The White-browed scrub-robin, like many of the robins, is often heard and rather less often seen. The males and females are alike in both size and plumage coloration and it is of fairly average size as robins go, with a length of approximately 15 cm. It has brown upper parts; a rufous rump; white under parts with the breast and sides of the neck streaked with dark brown. Needless to say it has a white eyebrow, and also black moustachial stripes. The bill is black; eyes are brown; legs and feet are pink.
The White-browed scrub-robin is found through most of Africa and in the southern African region it is found in the north and the east, but not in deserts or the Highveld. Its preferred habitat are woodlands, especially where acacias are found.

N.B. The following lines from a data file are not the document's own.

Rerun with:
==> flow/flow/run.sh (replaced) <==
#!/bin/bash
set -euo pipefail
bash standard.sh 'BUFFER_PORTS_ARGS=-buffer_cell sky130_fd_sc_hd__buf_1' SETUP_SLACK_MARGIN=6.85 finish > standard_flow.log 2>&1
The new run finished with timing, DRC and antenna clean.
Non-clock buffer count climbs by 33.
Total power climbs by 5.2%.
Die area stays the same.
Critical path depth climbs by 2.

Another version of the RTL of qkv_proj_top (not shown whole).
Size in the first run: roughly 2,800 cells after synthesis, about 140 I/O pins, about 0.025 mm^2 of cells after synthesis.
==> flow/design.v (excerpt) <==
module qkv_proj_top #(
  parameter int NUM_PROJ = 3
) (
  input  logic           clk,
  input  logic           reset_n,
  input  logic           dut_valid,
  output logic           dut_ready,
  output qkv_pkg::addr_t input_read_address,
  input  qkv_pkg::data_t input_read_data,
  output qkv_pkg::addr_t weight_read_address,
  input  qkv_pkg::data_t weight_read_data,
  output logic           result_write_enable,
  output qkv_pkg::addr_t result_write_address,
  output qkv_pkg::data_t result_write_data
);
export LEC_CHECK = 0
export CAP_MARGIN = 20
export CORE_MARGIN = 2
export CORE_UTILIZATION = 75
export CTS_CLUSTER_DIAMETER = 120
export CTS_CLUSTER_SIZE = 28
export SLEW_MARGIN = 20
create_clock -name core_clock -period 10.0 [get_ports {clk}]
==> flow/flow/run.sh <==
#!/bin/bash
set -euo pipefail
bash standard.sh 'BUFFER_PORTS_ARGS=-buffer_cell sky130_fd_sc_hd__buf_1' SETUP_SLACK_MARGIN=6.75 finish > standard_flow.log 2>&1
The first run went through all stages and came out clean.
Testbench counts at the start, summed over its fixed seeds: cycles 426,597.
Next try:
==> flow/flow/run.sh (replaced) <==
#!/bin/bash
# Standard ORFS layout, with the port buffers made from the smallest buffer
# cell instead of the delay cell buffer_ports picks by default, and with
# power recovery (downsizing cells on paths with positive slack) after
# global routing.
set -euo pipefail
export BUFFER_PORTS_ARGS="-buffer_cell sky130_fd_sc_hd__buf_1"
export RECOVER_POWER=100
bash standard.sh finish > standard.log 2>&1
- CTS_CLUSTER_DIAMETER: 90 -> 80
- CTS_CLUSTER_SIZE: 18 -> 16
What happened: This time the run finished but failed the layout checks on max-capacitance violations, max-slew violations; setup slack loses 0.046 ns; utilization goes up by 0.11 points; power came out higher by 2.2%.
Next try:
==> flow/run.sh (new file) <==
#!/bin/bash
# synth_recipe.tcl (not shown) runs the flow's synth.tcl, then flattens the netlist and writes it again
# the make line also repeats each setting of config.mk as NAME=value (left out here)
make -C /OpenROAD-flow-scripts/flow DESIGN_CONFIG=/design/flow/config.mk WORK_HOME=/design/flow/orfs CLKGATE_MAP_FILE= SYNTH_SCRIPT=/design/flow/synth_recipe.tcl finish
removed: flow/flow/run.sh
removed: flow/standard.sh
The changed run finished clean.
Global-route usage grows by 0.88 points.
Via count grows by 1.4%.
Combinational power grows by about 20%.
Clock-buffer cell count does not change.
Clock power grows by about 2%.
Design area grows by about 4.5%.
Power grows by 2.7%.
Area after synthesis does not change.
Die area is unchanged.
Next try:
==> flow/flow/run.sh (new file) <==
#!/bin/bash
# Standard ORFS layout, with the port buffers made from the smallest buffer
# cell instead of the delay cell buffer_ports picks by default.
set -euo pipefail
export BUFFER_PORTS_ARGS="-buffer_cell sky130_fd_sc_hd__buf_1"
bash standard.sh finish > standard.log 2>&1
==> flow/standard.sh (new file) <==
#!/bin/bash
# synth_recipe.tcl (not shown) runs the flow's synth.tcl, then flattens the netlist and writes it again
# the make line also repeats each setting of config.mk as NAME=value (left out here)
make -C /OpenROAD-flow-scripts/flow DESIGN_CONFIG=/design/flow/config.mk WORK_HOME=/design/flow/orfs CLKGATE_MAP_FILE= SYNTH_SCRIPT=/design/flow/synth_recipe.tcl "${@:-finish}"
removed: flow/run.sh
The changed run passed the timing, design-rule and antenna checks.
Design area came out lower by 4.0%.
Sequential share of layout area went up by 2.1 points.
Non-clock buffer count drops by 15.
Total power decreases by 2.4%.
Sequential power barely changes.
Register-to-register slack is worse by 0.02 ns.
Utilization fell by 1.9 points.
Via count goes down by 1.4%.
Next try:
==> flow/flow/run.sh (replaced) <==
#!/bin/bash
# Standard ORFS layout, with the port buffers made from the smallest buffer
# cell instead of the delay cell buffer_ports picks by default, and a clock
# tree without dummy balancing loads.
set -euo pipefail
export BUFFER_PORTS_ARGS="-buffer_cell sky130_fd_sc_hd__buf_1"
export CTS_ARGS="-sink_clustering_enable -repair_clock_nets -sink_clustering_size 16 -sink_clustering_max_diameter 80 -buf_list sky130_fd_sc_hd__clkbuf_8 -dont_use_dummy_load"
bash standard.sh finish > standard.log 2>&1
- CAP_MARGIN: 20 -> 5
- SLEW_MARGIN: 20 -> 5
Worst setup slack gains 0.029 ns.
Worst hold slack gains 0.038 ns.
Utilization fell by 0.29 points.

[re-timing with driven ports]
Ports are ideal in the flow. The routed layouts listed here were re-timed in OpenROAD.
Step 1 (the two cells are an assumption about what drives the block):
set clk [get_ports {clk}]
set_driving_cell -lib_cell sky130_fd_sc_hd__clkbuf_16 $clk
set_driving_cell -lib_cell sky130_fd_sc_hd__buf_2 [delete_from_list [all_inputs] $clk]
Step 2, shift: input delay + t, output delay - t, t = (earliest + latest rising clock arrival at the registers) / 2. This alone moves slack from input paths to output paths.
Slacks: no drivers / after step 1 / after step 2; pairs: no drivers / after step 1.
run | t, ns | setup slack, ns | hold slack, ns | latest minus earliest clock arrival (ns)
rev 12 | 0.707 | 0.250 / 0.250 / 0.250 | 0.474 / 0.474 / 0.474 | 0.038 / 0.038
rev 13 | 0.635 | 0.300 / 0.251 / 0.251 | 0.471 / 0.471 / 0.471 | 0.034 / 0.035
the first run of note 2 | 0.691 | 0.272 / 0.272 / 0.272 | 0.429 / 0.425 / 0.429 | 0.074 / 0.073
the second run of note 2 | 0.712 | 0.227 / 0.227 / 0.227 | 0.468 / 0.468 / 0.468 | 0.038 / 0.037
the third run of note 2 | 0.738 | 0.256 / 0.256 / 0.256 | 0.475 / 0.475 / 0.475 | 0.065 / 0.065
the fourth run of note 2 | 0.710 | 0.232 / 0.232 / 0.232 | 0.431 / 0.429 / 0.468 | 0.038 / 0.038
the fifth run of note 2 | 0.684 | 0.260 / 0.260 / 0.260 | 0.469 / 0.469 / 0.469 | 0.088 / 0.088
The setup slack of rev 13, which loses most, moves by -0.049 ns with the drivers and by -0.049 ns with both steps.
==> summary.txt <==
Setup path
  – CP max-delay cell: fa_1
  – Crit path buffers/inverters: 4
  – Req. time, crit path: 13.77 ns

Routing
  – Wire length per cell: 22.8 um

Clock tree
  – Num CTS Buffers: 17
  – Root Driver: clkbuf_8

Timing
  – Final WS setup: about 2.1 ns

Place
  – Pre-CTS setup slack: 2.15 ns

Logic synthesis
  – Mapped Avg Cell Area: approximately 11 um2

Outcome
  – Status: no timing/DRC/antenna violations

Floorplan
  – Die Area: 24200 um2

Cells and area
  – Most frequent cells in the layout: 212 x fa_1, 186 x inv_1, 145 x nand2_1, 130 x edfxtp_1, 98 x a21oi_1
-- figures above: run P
From an optimization exercise on the open Yosys and OpenROAD flow, aimed at small area and a short achievable clock period; shortcuts taken in it are not production practice. RTL that was checked went through simulation tests only; none was proved equivalent to the original. The RTL of run 1 was laid out without a check of its function. The flow treats the clock pin as an ideal source, which a real chip does not have. Power and IR drop assume default switching activity.

[flow/run.sh]
#!/bin/bash
# Layout flow: the standard ORFS flow (standard.sh) with these changes.
#  - ABC maps the logic with an area-oriented script (abc_area_nf.script) in
#    place of ORFS's abc_speed.script; ORFS's scripts are copied to a local
#    folder and only that one file is replaced. Yosys's synth runs with
#    -noabc (SYNTH_ARGS), so the full adders written out in the RTL reach
#    extract_fa as written rather than restructured by a first ABC pass.
#  - repair_timing (floorplan, CTS and global-route stages) aims at a setup
#    slack of SETUP_SLACK_MARGIN ns, optimising towards a shorter period
#    than the 16 ns the design is constrained and signed off at.
#  - a leaner clock tree: larger sink clusters, clkbuf_8, no dummy loads.
#  - port buffers are buf_1 (repair upsizes those on critical paths).
#  - after CTS, s_axis_tready's output buffer is driven straight from
#    m_axis_tready's input buffer (post_cts.tcl, ft_eco.tcl).
#  - net fanout is capped at 40 before repair_design (pre_resize.tcl).
# Each tool's output goes to the ORFS logs under orfs/logs; make's output
# goes to standard.log.
set -euo pipefail
rm -rf scripts_local
cp -r "$FLOW_HOME/scripts" scripts_local
cp flow/abc_area_nf.script scripts_local/abc_speed.script
export SYNTH_ARGS="-noabc"
export SETUP_SLACK_MARGIN=9.4
export CTS_ARGS="-sink_clustering_enable -repair_clock_nets -sink_clustering_size 15 -sink_clustering_max_diameter 70 -buf_list sky130_fd_sc_hd__clkbuf_8 -dont_use_dummy_load"
export BUFFER_PORTS_ARGS="-buffer_cell sky130_fd_sc_hd__buf_1"
export POST_CTS_TCL="$PWD/flow/post_cts.tcl"
export PRE_RESIZE_TCL="$PWD/flow/pre_resize.tcl"
bash standard.sh SCRIPTS_DIR="$PWD/scripts_local" finish > standard.log 2>&1
[flow/abc_area_nf.script]
&get -n
&st
&dc2
&dch -f
&nf -R 1000
&put
topo
stime -c
[flow/ft_eco.tcl]
# Feed-through ECO: drive s_axis_tready's output buffer straight from
# m_axis_tready's input buffer, so the path between the two ports is just
# those two buffers, and size both for speed.
proc ft_eco {{icell sky130_fd_sc_hd__buf_4} {ocell sky130_fd_sc_hd__buf_4}} {
  set in_net [get_nets m_axis_tready]
  set out_net [get_nets s_axis_tready]
  set ibuf_pin [lindex [get_pins -of_objects $in_net -filter "direction==input"] 0]
  set obuf_pin [lindex [get_pins -of_objects $out_net -filter "direction==output"] 0]
  if {$ibuf_pin eq "" || $obuf_pin eq ""} { puts "ft_eco: ports not buffered, skipped"; return }
  set ibuf [get_cells -of_objects $ibuf_pin]
  set obuf [get_cells -of_objects $obuf_pin]
  set ibuf_out [lindex [get_pins -of_objects $ibuf -filter "direction==output"] 0]
  set obuf_in [lindex [get_pins -of_objects $obuf -filter "direction==input"] 0]
  set src_net [get_nets -of_objects $ibuf_out]
  set cur_net [get_nets -of_objects $obuf_in]
  puts "ft_eco: input buffer [get_full_name $ibuf] ([get_property $ibuf ref_name]) net [get_full_name $src_net]"
  puts "ft_eco: output buffer [get_full_name $obuf] ([get_property $obuf ref_name]) net [get_full_name $cur_net]"
  if {[get_full_name $src_net] ne [get_full_name $cur_net]} {
    disconnect_pin $cur_net $obuf_in
    connect_pin $src_net $obuf_in
    puts "ft_eco: reconnected output buffer to [get_full_name $src_net]"
  }
  replace_cell $ibuf $icell
  replace_cell $obuf $ocell
}
[flow/post_cts.tcl]
# POST_CTS hook: the feed-through ECO (ft_eco.tcl), then legalise placement.
source [file join [file dirname [info script]] ft_eco.tcl]
ft_eco sky130_fd_sc_hd__buf_6 sky130_fd_sc_hd__buf_4
detailed_placement
check_placement -verbose
estimate_parasitics -placement
[flow/pre_resize.tcl]
# PRE_RESIZE hook: cap net fanout so repair_design splits the enable nets
# (several hundred flip-flop enable pins) into smaller buffered nets.
set_max_fanout 40 [current_design]
[standard.sh]
#!/bin/bash
# synth_recipe.tcl (not shown) runs the flow's synth.tcl, then flattens the netlist and writes it again
# the make line also repeats each setting of config.mk as NAME=value (left out here)
make -C /OpenROAD-flow-scripts/flow DESIGN_CONFIG=/design/flow/config.mk WORK_HOME=/design/flow/orfs CLKGATE_MAP_FILE= SYNTH_SCRIPT=/design/flow/synth_recipe.tcl "${@:-finish}"
[config.mk]
export PLATFORM = sky130hd
export DESIGN_NAME = isp_top
export DESIGN_NICKNAME = isp_top
export VERILOG_FILES = /design/flow/design.v
export SDC_FILE = /design/flow/constraint.sdc
export NUM_CORES = 4
export LEC_CHECK = 0
export CAP_MARGIN = 20
export CORE_MARGIN = 2
export CORE_UTILIZATION = 60
export SLEW_MARGIN = 20
[constraint.sdc]
create_clock -name core_clock -period 16.0 [get_ports {pixel_clk}]
set_input_delay 3.2000 -clock core_clock [delete_from_list [all_inputs] [get_ports {pixel_clk}]]
set_output_delay 3.2000 -clock core_clock [all_outputs]
set_load 0.01 [all_outputs]
What follows belongs to an exercise in optimizing a design on an open flow for small area; a production flow would make more cautious choices. Where RTL was checked, it was by simulation tests only, not by an equivalence proof against the original. Power and IR drop assume default switching activity.

Setup of 09-24:
==> module state_buffer, before the edit <==
module state_buffer
#(
	parameter int LANES = perm_pkg::LANES_DEFAULT
) (
	input  wire              clk,
	input  wire              rst,
	input  wire              wr_en,
	input  wire noc_pkg::byte_t       wr_byte,
	output logic             full,
	input  wire              stopin,
	output logic             pushin,
	output logic             firstin,
	output perm_pkg::lane_t            din
);
	localparam int ROW_W = $clog2(LANES);
	noc_pkg::byte_t    col_n [perm_pkg::LANE_BYTES][LANES];  
	perm_pkg::lane_t   head_n;
	logic              pushin_n;
	logic [ROW_W-1:0]  row;
	logic [2:0]        pos;
	logic              accept;
	logic              drain_step;
	logic              shift;
	logic              row_last;
	assign accept     = wr_en && !full;
	assign drain_step = full && !stopin;
	assign row_last   = (row == ROW_W'(LANES - 1));
	assign shift = drain_step && (row != '0);
	always_ff @(posedge clk) begin
		for (int c = 0; c < perm_pkg::LANE_BYTES; c++) begin
			if (shift || (accept && pos == 3'(c))) begin
				for (int p = 0; p < LANES - 1; p++)
					col_n[c][p] <= col_n[c][p + 1];
				col_n[c][LANES - 1] <= ~wr_byte;
			end
		end
	end
	always_comb begin
		for (int b = 0; b < perm_pkg::LANE_BYTES; b++)
			head_n[8*b +: 8] = col_n[b][0];
	end
	always_ff @(posedge clk or posedge rst) begin
		if (rst) begin
			full <= 1'b0;
			row  <= '0;
			pos  <= '0;
		end else if (accept) begin
			pos <= pos + 1'b1;
			if (pos == 3'd7) begin
				row <= row_last ? '0 : row + 1'b1;
				full <= row_last;
			end
		end else if (drain_step) begin
			row <= row_last ? '0 : row + 1'b1;
			full <= !row_last;  
		end
	end
	always_ff @(posedge clk or posedge rst) begin
		if (rst)
			pushin_n <= 1'b1;
		else
			pushin_n <= !drain_step;
	end
	assign pushin = !pushin_n;
	assign firstin = pushin && (row == ROW_W'(1));
	assign din     = ~(head_n | {(perm_pkg::LANE_BYTES*8){pushin_n}});
endmodule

They are fairly common birds and are usually to be found in pairs. Their call is a melodious “pee boo goo”, usually made from a conspicuous perch.
White-browed scrub-robins feed mainly on the ground where they typically run forward a short distance and then stop with an upwards tilt of the tail. They eat mostly invertebrates such as termites, beetles and caterpillars, crickets and grasshoppers.
White-browed scrub-robins are monogamous and the pairs remain together in their territory, which they defend vigorously, throughout the year. They build a deep cup-shaped nest of dry grass and small twigs, in which the female lays a clutch of two to four white eggs. The eggs hatch after an incubation period of approximately 12 days.
The scientific binomial for the White-browed scrub-robin is Cercotrichas leucophrys; Cercotrichas from the Greek for a “long-tailed thrush”, and leucophrys from the Greek for a “white-eyebrow”. Thus the name describes a long-tailed thrush with white eyebrows.